Lastly, a word about Ayurveda:

I integrate Ayurveda into my daily routines of eating, sleeping and skin care. However, there is also a way to integrate the concept of balancing out your natural constitution—your “dosha“—in an asana practice.

After discovering your dosha consider these suggestions for modifying your physical practice. In an Ayurvedic approach, it’s more about the way you do the poses and the environment, rather than the poses themselves.

Vata can focus on:

  • >>Warmth. While too much heat will be aggravating, vatas tend to get cold very quickly, which can also cause aggravation.
  • >>Calmness. Too much activity will be overly-exciting, so focus on steady breath and grounding in postures, holding them longer to calm a dancing mind.

Pitta can focus on:

  • >>Working at reduced capacity by not being competitive with self or others.
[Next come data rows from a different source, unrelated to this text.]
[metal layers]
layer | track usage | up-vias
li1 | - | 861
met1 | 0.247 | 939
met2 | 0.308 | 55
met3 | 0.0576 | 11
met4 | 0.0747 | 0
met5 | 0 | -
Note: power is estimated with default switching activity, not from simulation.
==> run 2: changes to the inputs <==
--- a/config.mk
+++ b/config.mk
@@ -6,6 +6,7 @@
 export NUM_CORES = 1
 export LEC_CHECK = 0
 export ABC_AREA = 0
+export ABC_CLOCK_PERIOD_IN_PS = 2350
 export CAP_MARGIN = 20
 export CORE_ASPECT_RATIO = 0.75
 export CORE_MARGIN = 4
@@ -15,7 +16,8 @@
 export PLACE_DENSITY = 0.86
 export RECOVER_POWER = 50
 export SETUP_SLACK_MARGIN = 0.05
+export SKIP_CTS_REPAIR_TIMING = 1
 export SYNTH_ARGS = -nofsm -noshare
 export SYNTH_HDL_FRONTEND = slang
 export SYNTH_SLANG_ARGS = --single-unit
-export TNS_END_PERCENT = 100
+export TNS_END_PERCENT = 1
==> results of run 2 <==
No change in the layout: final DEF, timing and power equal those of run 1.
[src/rtl/mips_cpu_ifetch.sv]
// Instruction fetch stage: one Avalon-MM read per instruction, valid/ack to decode.
// Optional: define MIPS_IFETCH_BYTESWAP_EN to byte-swap fetched words.
module mips_cpu_ifetch #(
    parameter int MAX_WAIT = 255,
    parameter int CNT_W    = 8
) (
    input  logic        clk,
    input  logic        rst,
    input  logic [31:0] pc_in,
    input  logic        active,
    input  logic        fetch_en,
    output logic [31:0] avm_address,
    output logic        avm_read,
    output logic [3:0]  avm_byteenable,
    input  logic        avm_waitrequest,
    input  logic [31:0] avm_readdata,
    output logic [31:0] instr_out,
    output logic        instr_valid,
    input  logic        instr_ack,
    output logic        stall,
    output logic        fetch_fault,
    output logic        bus_timeout
);

    typedef enum logic [1:0] {
        IDLE  = 2'd0,
        REQ   = 2'd1,
        VALID = 2'd2
    } state_t;

    localparam logic [CNT_W-1:0] MAX_CNT = CNT_W'(MAX_WAIT);

    state_t           state;
    logic [CNT_W-1:0] wait_cnt;
    logic [CNT_W-1:0] wait_cnt_next;
    logic             want;
    logic             issue;
    logic             misaligned;

    // Memory holds big-endian words when the swap option is built in.
    function automatic logic [31:0] fmt_word(input logic [31:0] d);
`ifdef MIPS_IFETCH_BYTESWAP_EN
        return {d[7:0], d[15:8], d[23:16], d[31:24]};
`else
        return d;
`endif
    endfunction

    assign avm_byteenable = 4'hF;

    // Decode the fetch request and the saturating wait count.
    always_comb begin
        want          = active && fetch_en;
        issue         = want && (pc_in[1:0] == 2'b00);
        misaligned    = want && (pc_in[1:0] != 2'b00);
        wait_cnt_next = (wait_cnt == '1) ? wait_cnt : wait_cnt + 1'b1;
    end

    // PC must hold while a read is in flight or a word is unconsumed.
    always_comb begin
        stall = (state == REQ) || ((state == VALID) && !instr_ack);
    end

    // Fetch FSM with registered bus and decode-side outputs.
    always_ff @(posedge clk) begin
        if (rst) begin
            state       <= IDLE;
            avm_read    <= 1'b0;
            avm_address <= 32'h0;
            instr_out   <= 32'h0;
            instr_valid <= 1'b0;
            fetch_fault <= 1'b0;
            bus_timeout <= 1'b0;
            wait_cnt    <= '0;
        end else begin
            unique case (state)
                IDLE: begin
                    if (issue) begin
                        avm_address <= pc_in;
                        avm_read    <= 1'b1;
                        wait_cnt    <= '0;
                        state       <= REQ;
                    end else if (misaligned) begin
                        fetch_fault <= 1'b1;
                    end
                end
                REQ: begin
                    // Avalon reads cannot be aborted; wait it out.
                    if (avm_waitrequest) begin
                        wait_cnt <= wait_cnt_next;
                        if (wait_cnt_next >= MAX_CNT) begin
                            bus_timeout <= 1'b1;
                        end
                    end else begin
                        avm_read <= 1'b0;
                        if (active) begin
                            instr_out   <= fmt_word(avm_readdata);
                            instr_valid <= 1'b1;
                            state       <= VALID;
                        end else begin
                            state <= IDLE;
                        end
                    end
                end
                VALID: begin
                    if (!active) begin
                        instr_valid <= 1'b0;
                        state       <= IDLE;
                    end else if (instr_ack) begin
                        instr_valid <= 1'b0;
                        if (issue) begin
                            avm_address <= pc_in;
                            avm_read    <= 1'b1;
                            wait_cnt    <= '0;
                            state       <= REQ;
                        end else begin
                            if (misaligned) begin
                                fetch_fault <= 1'b1;
                            end
                            state <= IDLE;
                        end
                    end
                end
                default: begin
                    avm_read    <= 1'b0;
                    instr_valid <= 1'b0;
                    state       <= IDLE;
                end
            endcase
        end
    end

endmodule

[config.mk]
export PLATFORM = sky130hd
export DESIGN_NAME = mips_cpu_ifetch
export DESIGN_NICKNAME = d
export VERILOG_FILES = /design/src/rtl/mips_cpu_ifetch.sv
export SDC_FILE = /design/constraint.sdc
export NUM_CORES = 1
export LEC_CHECK = 0
export ABC_CLOCK_PERIOD_IN_PS = 2100
export BUFFER_PORTS_ARGS = -buffer_cell sky130_fd_sc_hd__buf_2
export CAP_MARGIN = 20
export CORE_AREA = 2 2 96 98
export CTS_BUF_LIST = sky130_fd_sc_hd__clkbuf_4 sky130_fd_sc_hd__clkbuf_8
export CTS_CLUSTER_DIAMETER = 50
export DETAILED_ROUTE_END_ITERATION = 10
export DIE_AREA = 0 0 98 100
export GPL_TIMING_DRIVEN = 0
export PLACE_DENSITY = 0.69
export SLEW_MARGIN = 40
export SYNTH_ARGS = -nofsm -noshare
export SYNTH_HDL_FRONTEND = slang
export SYNTH_SLANG_ARGS = --single-unit
[constraint.sdc]
create_clock -name clk -period 2.1 [get_ports clk]
set_input_delay 0.42 -clock clk [delete_from_list [all_inputs] [get_ports clk]]
set_output_delay 0.42 -clock clk [all_outputs]
set_load 0.1 [all_outputs]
Pittas will balance out fire and temper tendencies of aggression and frustration.
  • >>Not overheating, especially in the summer, with steady chanting to help cool and calm.

 Kapha can focus on:

  • >>Staying active and stimulated to counter sedentary tendencies by flowing and sweating.
  • >>Energizing breath, such as kapalbhati


Christine Chen is a two-time Emmy winning, 10-time nominated broadcast journalist, turned small business owner, turned yoga teacher in New York at community-focused NY Loves Yoga and at nationally-recognized fitness provider, David Barton Gym.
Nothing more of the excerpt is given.